My darling, little Claire ~ the one who presents herself to the world as self confident and self assured has been breaking down in sobs lately. And most of the time, not over anything big or major. Most of the time it's something as minor as forgetting to pack her swim suit in her swim bag or that I forgot to bring dinner to the dance studio so she could eat on the way to swim practice (dinner did show up it was just a little late.) You would think that the world was ending with how she carries on. Case in point...Monday ~ the kids were off from school but Claire's swim practice was still on, as usual. I came to her at 5:30 to let her know it was time to get ready to be picked up for swim practice at 6. Then the explosion happened...tears flowed, sobs wracked her body and the hyperventilation began. She could not, for the life of her, calm herself down or tell me what was wrong. Luckily, calm Jenni took over and talked her through the latest and greatest crisis. She only had a half an hour to get ready, she said...she didn't have dinner ready. She wasn't in her swimsuit Her bag wasn't packed. She didn't know it was Monday. She thought it was Sunday, she said. She doesn't have swim practice on Sundays and since she didn't have school she just assumed she didn't have swim. I did talk her off the ledge and help her get ready in a mere half an hour but those sobs were out of control for the situation at hand.
I think the cause of her drama is combination of a couple of things and they are driving her over the edge ~ or maybe it's a few things combined.
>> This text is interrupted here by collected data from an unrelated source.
--- config.mk ---
export PLATFORM = sky130hd
export DESIGN_NAME = pesc_regs
export DESIGN_NICKNAME = d
export VERILOG_FILES = /design/src/core/pesc_pkg.sv /design/src/core/pesc_regs.sv /design/src/core/pesc_sc_bit.sv
export VERILOG_INCLUDE_DIRS = /design/src /design/src/core
export SDC_FILE = /design/constraint.sdc
export NUM_CORES = 1
export LEC_CHECK = 0
export BUFFER_PORTS_ARGS = -buffer_cell sky130_fd_sc_hd__buf_2
export CORE_MARGIN = 8
export CORE_UTILIZATION = 40
export DETAILED_ROUTE_END_ITERATION = 16
export PLACE_DENSITY = 0.78
export SYNTH_ARGS = -nofsm -noshare
export SYNTH_HDL_FRONTEND = slang
export SYNTH_SLANG_ARGS = --single-unit
export TNS_END_PERCENT = 1
--- constraint.sdc ---
create_clock -name core_clk_i -period 1.1 [get_ports core_clk_i]
set_input_delay 0.22 -clock core_clk_i [delete_from_list [all_inputs] [get_ports core_clk_i]]
set_output_delay 0.22 -clock core_clk_i [all_outputs]
set_load 0.05 [all_outputs]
Whatever it is, I hope it goes away soon....but somehow I have a feeling this drama is here to stay for a little while.
If I look back at this time last year, through my blog, I can see that her behavior is similar to how it was last year at this time. She had melt down after melt down after melt down. There were so many occasions where she steered herself toward Meltdown City on Panic Highway. I think this is the time of year where her the stress of her activities catches up to her.
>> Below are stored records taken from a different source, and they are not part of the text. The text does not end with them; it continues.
--- src/pkg/mie_alu_if.sv ---
// Carrier between the execution unit and its arithmetic unit.
// Assumes both ends sit on the same clock; the path is purely combinational.
`timescale 1ns/100ps
`default_nettype none
interface mie_alu_if;
  mie_pkg::mie_alu_op_t op;
  logic [7:0] a;
  logic [7:0] b;
  logic cin;
  logic [7:0] res;
  logic cout;
  logic hcar;
  logic ovf;
  logic zero;
  modport alu (input op, a, b, cin, output res, cout, hcar, ovf, zero);
  modport user (output op, a, b, cin, input res, cout, hcar, ovf, zero);
endinterface
`default_nettype wire

--- src/hdl/mie_exec.sv ---
// Instruction execution unit of an 8-bit core: branch, skip, call, table
// read, watchdog clears, halt, add and logical AND.
// Assumes fetch/decode presents one decoded instruction with its operands,
// and that data memory read data for i_mem_addr is valid with i_issue.
// Function
// [RL1] Skips taken cost two cycles; fall-through costs one
// [RL2] Writes to the program counter low byte take two cycles
// [RL3] Pre-clear pair in either order clears timeout and sleep flags
// [RL4] Repeating the same pre-clear leaves watchdog and flags untouched
// [RL5] Watchdog clear resets counter and clears timeout and sleep flags
// [RL6] Add-with-carry sums work register, byte and carry; acc or memory
// [RL7] Add sums work register with byte or immediate; acc or memory
// [RL8] Every add updates overflow, zero, half carry and carry
// [RL9] AND with byte or immediate; acc or memory; only zero flag changes
// [RL10] Call pushes pc plus one, loads target, two cycles, no flags
// [RL11] Bit-test skips on selected bit clear or set; no flags changed
// [RL12] Byte-zero skip; load variant also copies byte to work register
// [RL13] Increment/decrement skip on zero; load variant writes acc only
// [RL14] Table read current or last page; high to lookup, low to memory
// [RL15] Clear zeroes the byte, bit form one bit; no flags changed
// [RL16] Nibble swap in memory, or into work register leaving memory
// [RL17] Return-load pops pc and loads immediate into work register
// [RL18] Halt stops, clears watchdog, sets sleep, clears timeout
// [RL19] Interrupt return pops pc and sets global irq enable
// [RL20] Carry from bit 7, half carry from bit 3, signed overflow
`timescale 1ns/100ps
`default_nettype none
module mie_exec (
  // Clock and reset
  input wire logic i_core_clk,
  input wire logic i_sys_rst,
  // Decoded instruction
  input wire logic i_issue,
  input wire mie_pkg::mie_op_t i_op,
  input wire logic [7:0] i_mem_addr,
  input wire logic [7:0] i_mem_rdata,
  input wire logic [7:0] i_imm,
  input wire logic [2:0] i_bit,
  input wire logic [10:0] i_target,
  // Program memory word for table reads
  input wire logic [14:0] i_rom_word,
  // System events
  input wire logic i_wdt_timeout,
  input wire logic i_wake,
  input wire logic i_irq_ack,
  // Sequencing
  output logic o_ready,
  output logic [10:0] o_pc,
  output logic o_halt,
  // Work register and flags
  output logic [7:0] o_acc,
  output logic o_carry,
  output logic o_half_carry_flag,
  output logic o_signed_range_exceeded,
  output logic o_zero,
  // Watchdog
  output logic o_timeout_flag,
  output logic o_sleep_flag,
  output logic o_watchdog_counter_clear,
  // Table read
  output logic [10:0] o_rom_addr,
  output logic o_rom_rd,
  output logic [7:0] o_lookup_high_byte,
  // Data memory write
  output logic o_mem_we,
  output logic [7:0] o_mem_waddr,
  output logic [7:0] o_mem_wdata,
  // Interrupt control
  output logic o_global_irq_enable
);
  typedef struct packed {
    mie_pkg::mie_phase_t phase;
    mie_pkg::mie_pre_t pre;
    logic ready;
    logic halt;
    logic [10:0] pc;
    logic [7:0] acc;
    logic carry;
    logic half;
    logic ovf;
    logic zero;
    logic timeout;
    logic sleep;
    logic wdt_clear;
    logic [3:0] sp;
    logic [10:0] rom_addr;
    logic rom_rd;
    logic [7:0] lookup_high;
    logic [7:0] tab_dest;
    logic mem_we;
    logic [7:0] mem_waddr;
    logic [7:0] mem_wdata;
    logic irq_en;
  } mie_state_t;

  mie_state_t q_ff;
  mie_state_t nxt_q;
  logic [10:0] stack_ff [mie_pkg::STACK_DEPTH];
  logic push_en;
  logic [10:0] push_data;
  logic dest_mem;
  logic skip;
  logic two_cyc;
  logic branch;
  logic [7:0] wr_data;
  logic [10:0] pop_data;
  mie_alu_if alu_bus ();

  // ==========================================================================
  // Arithmetic unit
  mie_alu u_alu (
    .bus(alu_bus.alu)
  );

  // Top of stack; sp points at the next free entry and wraps past the last
  assign pop_data = stack_ff[q_ff.sp - mie_pkg::SP_STEP];

  // ==========================================================================
  // Next state
  always_comb begin
    nxt_q = q_ff;
    push_en = 1'b0;
    push_data = q_ff.pc + mie_pkg::PC_STEP;
    dest_mem = 1'b0;
    skip = 1'b0;
    two_cyc = 1'b0;
    branch = 1'b0;
    wr_data = i_mem_rdata;
    alu_bus.op = mie_pkg::alu_pass;
    alu_bus.a = q_ff.acc;
    alu_bus.b = i_mem_rdata;
    alu_bus.cin = 1'b0;
    nxt_q.wdt_clear = 1'b0;
    nxt_q.mem_we = 1'b0;
    if (i_irq_ack) begin
      nxt_q.irq_en = 1'b0;
    end
    case (q_ff.phase)
      mie_pkg::ph_run: begin
        if (i_issue) begin
          nxt_q.pre = mie_pkg::pre_none;
          case (i_op)
            mie_pkg::op_add_acc_mem, mie_pkg::op_add_acc_imm,
            mie_pkg::op_add_into_memory, mie_pkg::op_add_carry_acc_mem,
            mie_pkg::op_add_with_carry_to_memory: begin
              alu_bus.op = mie_pkg::alu_add;
              if (i_op == mie_pkg::op_add_acc_imm) begin
                alu_bus.b = i_imm; // [RL7]
              end
              if (i_op == mie_pkg::op_add_carry_acc_mem ||
                  i_op == mie_pkg::op_add_with_carry_to_memory) begin
                alu_bus.cin = q_ff.carry; // [RL6]
              end
              dest_mem = (i_op == mie_pkg::op_add_into_memory) ||
                         (i_op == mie_pkg::op_add_with_carry_to_memory); // [RL6] [RL7]
              nxt_q.carry = alu_bus.cout; // [RL8]
              nxt_q.half = alu_bus.hcar; // [RL8]
              nxt_q.ovf = alu_bus.ovf; // [RL8]
              nxt_q.zero = alu_bus.zero; // [RL8]
            end
            mie_pkg::op_and_acc_mem, mie_pkg::op_and_acc_imm,
            mie_pkg::op_and_into_memory: begin
              alu_bus.op = mie_pkg::alu_and;
              if (i_op == mie_pkg::op_and_acc_imm) begin
                alu_bus.b = i_imm;
              end
              dest_mem = (i_op == mie_pkg::op_and_into_memory);
              nxt_q.zero = alu_bus.zero; // Only zero moves [RL9]
            end
            mie_pkg::op_jump: begin
              nxt_q.pc = i_target;
              branch = 1'b1;
              two_cyc = 1'b1;
            end
            mie_pkg::op_skip_if_null, mie_pkg::op_skip_if_null_load: begin
              skip = (i_mem_rdata == 8'h00); // [RL12]
              if (i_op == mie_pkg::op_skip_if_null_load) begin
                nxt_q.acc = i_mem_rdata; // [RL12]
              end
            end
            mie_pkg::op_skip_if_bit_clear: begin
              skip = !i_mem_rdata[i_bit]; // [RL11]
            end
            mie_pkg::op_skip_if_bit_set: begin
              skip = i_mem_rdata[i_bit]; // [RL11]
            end
            mie_pkg::op_increment_skip_if_null, mie_pkg::op_decrement_skip_if_null,
            mie_pkg::op_decrement_skip_load: begin
              alu_bus.op = (i_op == mie_pkg::op_increment_skip_if_null) ?
                           mie_pkg::alu_inc : mie_pkg::alu_dec;
              skip = alu_bus.zero; // [RL13]
              if (i_op == mie_pkg::op_decrement_skip_load) begin
                nxt_q.acc = alu_bus.res; // Memory left alone [RL13]
              end else begin
                dest_mem = 1'b1; // [RL13]
              end
            end
            mie_pkg::op_call: begin
              push_en = 1'b1; // Return address is pc plus one [RL10]
              nxt_q.sp = q_ff.sp + mie_pkg::SP_STEP;
              nxt_q.pc = i_target; // [RL10]
              branch = 1'b1;
              two_cyc = 1'b1; // [RL10]
            end
            mie_pkg::op_return, mie_pkg::op_return_load,
            mie_pkg::op_interrupt_return: begin
              nxt_q.sp = q_ff.sp - mie_pkg::SP_STEP;
              nxt_q.pc = pop_data; // [RL17] [RL19]
              branch = 1'b1;
              two_cyc = 1'b1;
              if (i_op == mie_pkg::op_return_load) begin
                nxt_q.acc = i_imm; // [RL17]
              end
              if (i_op == mie_pkg::op_interrupt_return) begin
                nxt_q.irq_en = 1'b1; // Beats a same-cycle ack [RL19]
              end
            end
            mie_pkg::op_table_read_current_page, mie_pkg::op_table_read_last_page: begin
              // Word comes back next cycle, then lands in memory [RL14]
              nxt_q.rom_addr = (i_op == mie_pkg::op_table_read_last_page) ?
                               {mie_pkg::LAST_PAGE, q_ff.acc} : {q_ff.pc[10:8], q_ff.acc};
              nxt_q.rom_rd = 1'b1;
              nxt_q.tab_dest = i_mem_addr;
              two_cyc = 1'b1; // [RL14]
            end
            mie_pkg::op_clear_byte: begin
              wr_data = mie_pkg::BYTE_CLEAR; // [RL15]
              dest_mem = 1'b1;
            end
            mie_pkg::op_clear_bit: begin
              wr_data = i_mem_rdata & ~(mie_pkg::BIT_ONE << i_bit); // [RL15]
              dest_mem = 1'b1;
            end
            mie_pkg::op_watchdog_clear: begin
              nxt_q.wdt_clear = 1'b1; // [RL5]
              nxt_q.timeout = 1'b0; // [RL5]
              nxt_q.sleep = 1'b0; // [RL5]
            end
            mie_pkg::op_watchdog_preclear_first, mie_pkg::op_watchdog_preclear_second: begin
              // Only the partner completes the pair; a repeat just re-arms [RL3] [RL4]
              if ((i_op == mie_pkg::op_watchdog_preclear_first &&
                   q_ff.pre == mie_pkg::pre_second) ||
                  (i_op == mie_pkg::op_watchdog_preclear_second &&
                   q_ff.pre == mie_pkg::pre_first)) begin
                nxt_q.wdt_clear = 1'b1; // [RL3]
                nxt_q.timeout = 1'b0; // [RL3]
                nxt_q.sleep = 1'b0; // [RL3]
              end else begin
                nxt_q.pre = (i_op == mie_pkg::op_watchdog_preclear_first) ?
                            mie_pkg::pre_first : mie_pkg::pre_second; // [RL4]
              end
            end
            mie_pkg::op_nibble_exchange: begin
              alu_bus.op = mie_pkg::alu_swap;
              dest_mem = 1'b1; // [RL16]
            end
            mie_pkg::op_nibble_exchange_to_work: begin
              alu_bus.op = mie_pkg::alu_swap;
              nxt_q.acc = alu_bus.res; // [RL16]
            end
            mie_pkg::op_halt: begin
              nxt_q.halt = 1'b1; // [RL18]
              nxt_q.wdt_clear = 1'b1; // Counter and prescaler [RL18]
              nxt_q.sleep = 1'b1; // [RL18]
              nxt_q.timeout = 1'b0; // [RL18]
              nxt_q.phase = mie_pkg::ph_halted;
              nxt_q.ready = 1'b0;
            end
            default: begin
            end
          endcase
          // Arithmetic results not bound for memory go to the work register
          if (alu_bus.op == mie_pkg::alu_add || alu_bus.op == mie_pkg::alu_and) begin
            if (!dest_mem) begin
              nxt_q.acc = alu_bus.res; // [RL6] [RL7] [RL9]
            end
          end
          if (alu_bus.op != mie_pkg::alu_pass) begin
            wr_data = alu_bus.res;
          end
          if (!branch) begin
            nxt_q.pc = skip ? q_ff.pc + mie_pkg::PC_SKIP_STEP : q_ff.pc + mie_pkg::PC_STEP;
          end
          two_cyc = two_cyc || skip; // [RL1]
          if (dest_mem) begin
            if (i_mem_addr == mie_pkg::ADDR_PROGRAM_COUNTER_LOW_BYTE) begin
              // Prefetched word is stale, so a dummy cycle follows [RL2]
              nxt_q.pc = {q_ff.pc[10:8], wr_data};
              two_cyc = 1'b1; // [RL2]
            end else begin
              nxt_q.mem_we = 1'b1;
              nxt_q.mem_waddr = i_mem_addr;
              nxt_q.mem_wdata = wr_data;
            end
          end
          if (two_cyc) begin
            nxt_q.phase = mie_pkg::ph_second;
            nxt_q.ready = 1'b0;
          end
        end
      end
      mie_pkg::ph_second: begin
        if (q_ff.rom_rd) begin
          nxt_q.rom_rd = 1'b0;
          nxt_q.lookup_high = {1'b0, i_rom_word[14:8]}; // [RL14]
          nxt_q.mem_we = 1'b1; // [RL14]
          nxt_q.mem_waddr = q_ff.tab_dest;
          nxt_q.mem_wdata = i_rom_word[7:0];
        end
        nxt_q.phase = mie_pkg::ph_run;
        nxt_q.ready = 1'b1;
      end
      default: begin
        // Halted: state is held until a wake event
        if (i_wake) begin
          nxt_q.halt = 1'b0;
          nxt_q.phase = mie_pkg::ph_run;
          nxt_q.ready = 1'b1;
        end
      end
    endcase
    // A timeout in the same cycle as a clear must not be lost
    if (i_wdt_timeout) begin
      nxt_q.timeout = 1'b1;
    end
  end

  // ==========================================================================
  // State register
  always_ff @(posedge i_core_clk) begin
    if (i_sys_rst) begin
      q_ff <= '{phase: mie_pkg::ph_run, pre: mie_pkg::pre_none, ready: 1'b1,
                pc: mie_pkg::PC_RST, acc: mie_pkg::ACC_RST, sp: mie_pkg::SP_RST,
                irq_en: mie_pkg::GLOBAL_IRQ_ENABLE_RST, default: '0};
    end else begin
      q_ff <= nxt_q;
    end
  end

  // Return stack; no reset needed, entries are only read after a push
  always_ff @(posedge i_core_clk) begin
    if (push_en) begin
      stack_ff[q_ff.sp] <= push_data; // [RL10]
    end
  end

  // ==========================================================================
  // Outputs straight from the state register
  assign o_ready = q_ff.ready;
  assign o_pc = q_ff.pc;
  assign o_halt = q_ff.halt;
  assign o_acc = q_ff.acc;
  assign o_carry = q_ff.carry;
  assign o_half_carry_flag = q_ff.half;
  assign o_signed_range_exceeded = q_ff.ovf;
  assign o_zero = q_ff.zero;
  assign o_timeout_flag = q_ff.timeout;
  assign o_sleep_flag = q_ff.sleep;
  assign o_watchdog_counter_clear = q_ff.wdt_clear;
  assign o_rom_addr = q_ff.rom_addr;
  assign o_rom_rd = q_ff.rom_rd;
  assign o_lookup_high_byte = q_ff.lookup_high;
  assign o_mem_we = q_ff.mem_we;
  assign o_mem_waddr = q_ff.mem_waddr;
  assign o_mem_wdata = q_ff.mem_wdata;
  assign o_global_irq_enable = q_ff.irq_en;

  // ==========================================================================
  // Checks
  skip_two_cycle_a: assert property (@(posedge i_core_clk) disable iff (i_sys_rst) // [RL1]
    (i_issue && o_ready && i_op == mie_pkg::op_skip_if_null && i_mem_rdata == 8'h00)
    |=> !o_ready ##1 o_ready)
    else $error("taken skip did not take two cycles");
  fall_through_a: assert property (@(posedge i_core_clk) disable iff (i_sys_rst) // [RL1]
    (i_issue && o_ready && i_op == mie_pkg::op_skip_if_bit_set && !i_mem_rdata[i_bit])
    |=> o_ready && o_pc == $past(o_pc) + mie_pkg::PC_STEP)
    else $error("untaken skip did not fall through in one cycle");
  pcl_write_a: assert property (@(posedge i_core_clk) disable iff (i_sys_rst) // [RL2]
    (i_issue && o_ready && i_op == mie_pkg::op_clear_byte &&
     i_mem_addr == mie_pkg::ADDR_PROGRAM_COUNTER_LOW_BYTE)
    |=> !o_ready && !o_mem_we && o_pc[7:0] == 8'h00)
    else $error("pc low byte write not two cycles");
  preclear_pair_a: assert property (@(posedge i_core_clk) disable iff (i_sys_rst) // [RL3]
    (i_issue && o_ready && i_op == mie_pkg::op_watchdog_preclear_second &&
     q_ff.pre == mie_pkg::pre_first && !i_wdt_timeout)
    |=> !o_timeout_flag && !o_sleep_flag && o_watchdog_counter_clear)
    else $error("pre-clear pair did not clear flags");
  preclear_repeat_a: assert property (@(posedge i_core_clk) disable iff (i_sys_rst) // [RL4]
    (i_issue && o_ready && i_op == mie_pkg::op_watchdog_preclear_first &&
     q_ff.pre != mie_pkg::pre_second)
    |=> !o_watchdog_counter_clear && o_sleep_flag == $past(o_sleep_flag))
    else $error("lone pre-clear had an effect");
  wdt_clear_a: assert property (@(posedge i_core_clk) disable iff (i_sys_rst) // [RL5]
    (i_issue && o_ready && i_op == mie_pkg::op_watchdog_clear && !i_wdt_timeout)
    |=> o_watchdog_counter_clear && !o_timeout_flag && !o_sleep_flag)
    else $error("watchdog clear incomplete");
  add_carry_a: assert property (@(posedge i_core_clk) disable iff (i_sys_rst) // [RL6]
    (i_issue && o_ready && i_op == mie_pkg::op_add_carry_acc_mem)
    |=> o_acc == 8'($past(o_acc) + $past(i_mem_rdata) + {7'h00, $past(o_carry)}))
    else $error("add with carry sum wrong");
  add_flags_a: assert property (@(posedge i_core_clk) disable iff (i_sys_rst) // [RL8]
    (i_issue && o_ready && i_op == mie_pkg::op_add_acc_imm)
    |=> o_carry == ({1'b0, $past(o_acc)} + {1'b0, $past(i_imm)} > 9'h0FF) &&
        o_zero == (o_acc == 8'h00))
    else $error("add flags wrong");
  and_flags_a: assert property (@(posedge i_core_clk) disable iff (i_sys_rst) // [RL9]
    (i_issue && o_ready && i_op == mie_pkg::op_and_acc_imm)
    |=> $stable(o_carry) && $stable(o_half_carry_flag) && o_acc == ($past(o_acc) & $past(i_imm)))
    else $error("and result or flags wrong");
  call_target_a: assert property (@(posedge i_core_clk) disable iff (i_sys_rst) // [RL10]
    (i_issue && o_ready && i_op == mie_pkg::op_call)
    |=> o_pc == $past(i_target) && !o_ready ##1 o_ready)
    else $error("call did not load target in two cycles");
  table_read_a: assert property (@(posedge i_core_clk) disable iff (i_sys_rst) // [RL14]
    (i_issue && o_ready && i_op == mie_pkg::op_table_read_last_page)
    |=> o_rom_rd && o_rom_addr[10:8] == mie_pkg::LAST_PAGE ##1 o_mem_we && o_ready)
    else $error("table read sequence wrong");
  halt_flags_a: assert property (@(posedge i_core_clk) disable iff (i_sys_rst) // [RL18]
    (i_issue && o_ready && i_op == mie_pkg::op_halt && !i_wdt_timeout)
    |=> o_halt && o_sleep_flag && !o_timeout_flag && o_watchdog_counter_clear && !o_ready)
    else $error("halt effects wrong");
  irq_return_a: assert property (@(posedge i_core_clk) disable iff (i_sys_rst) // [RL19]
    (i_issue && o_ready && i_op == mie_pkg::op_interrupt_return)
    |=> o_global_irq_enable)
    else $error("interrupt return left irq disabled");
endmodule
`default_nettype wire

--- src/hdl/mie_alu.sv ---
// Combinational byte arithmetic: add, and, increment, decrement, swap.
// Assumes the user registers every result it keeps.
`timescale 1ns/100ps
`default_nettype none
module mie_alu (
  // Operands and results
  mie_alu_if.alu bus
);
  logic [8:0] sum9;
  logic [4:0] low5;

  // ==========================================================================
  // Function select; carry, half carry and overflow come from the add path, zero from the result
  always_comb begin
    sum9 = {1'b0, bus.a} + {1'b0, bus.b} + {8'h00, bus.cin};
    low5 = {1'b0, bus.a[3:0]} + {1'b0, bus.b[3:0]} + {4'h0, bus.cin};
    bus.cout = sum9[8]; // Carry out of bit 7 [RL20]
    bus.hcar = low5[4]; // Carry out of bit 3 [RL20]
    // Same-sign operands giving a different-sign sum [RL20]
    bus.ovf = (bus.a[7] == bus.b[7]) && (sum9[7] != bus.a[7]);
    case (bus.op)
      mie_pkg::alu_add: bus.res = sum9[7:0];
      mie_pkg::alu_and: bus.res = bus.a & bus.b;
      mie_pkg::alu_inc: bus.res = bus.b + 8'h01;
      mie_pkg::alu_dec: bus.res = bus.b - 8'h01;
      mie_pkg::alu_swap: bus.res = {bus.b[3:0], bus.b[7:4]}; // [RL16]
      default: bus.res = bus.b;
    endcase
    bus.zero = (bus.res == 8'h00);
  end
endmodule
`default_nettype wire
I think, too, that her schedule this year is much tougher than last year. She has too much on her plate and we all know it but it was her decision, good or bad, and now she has to suck it up...unfortunately. And it may sound harsh but there is no backing out now. She made a commitment to both swim and dance and there are no ifs, ands or buts about it.
The third factor that may be contributing to the meltdowns is simply her age. She's getting to "that" age...the age where hormones take over and rule the roost. I don't like it and I don't really want to think about it but it's a fact of life. She's growing up.
The tears are a killer ~ for all of us. The boys look at her as if she has three heads. Stan looks at her like she's lost her mind. I have had to step back and take several deep breaths hoping these tears shall pass ~ and pass quickly. I'm not much of a drama mama....tears, tears and more tears are more than most of us can handle.
Oh, for the love of my children....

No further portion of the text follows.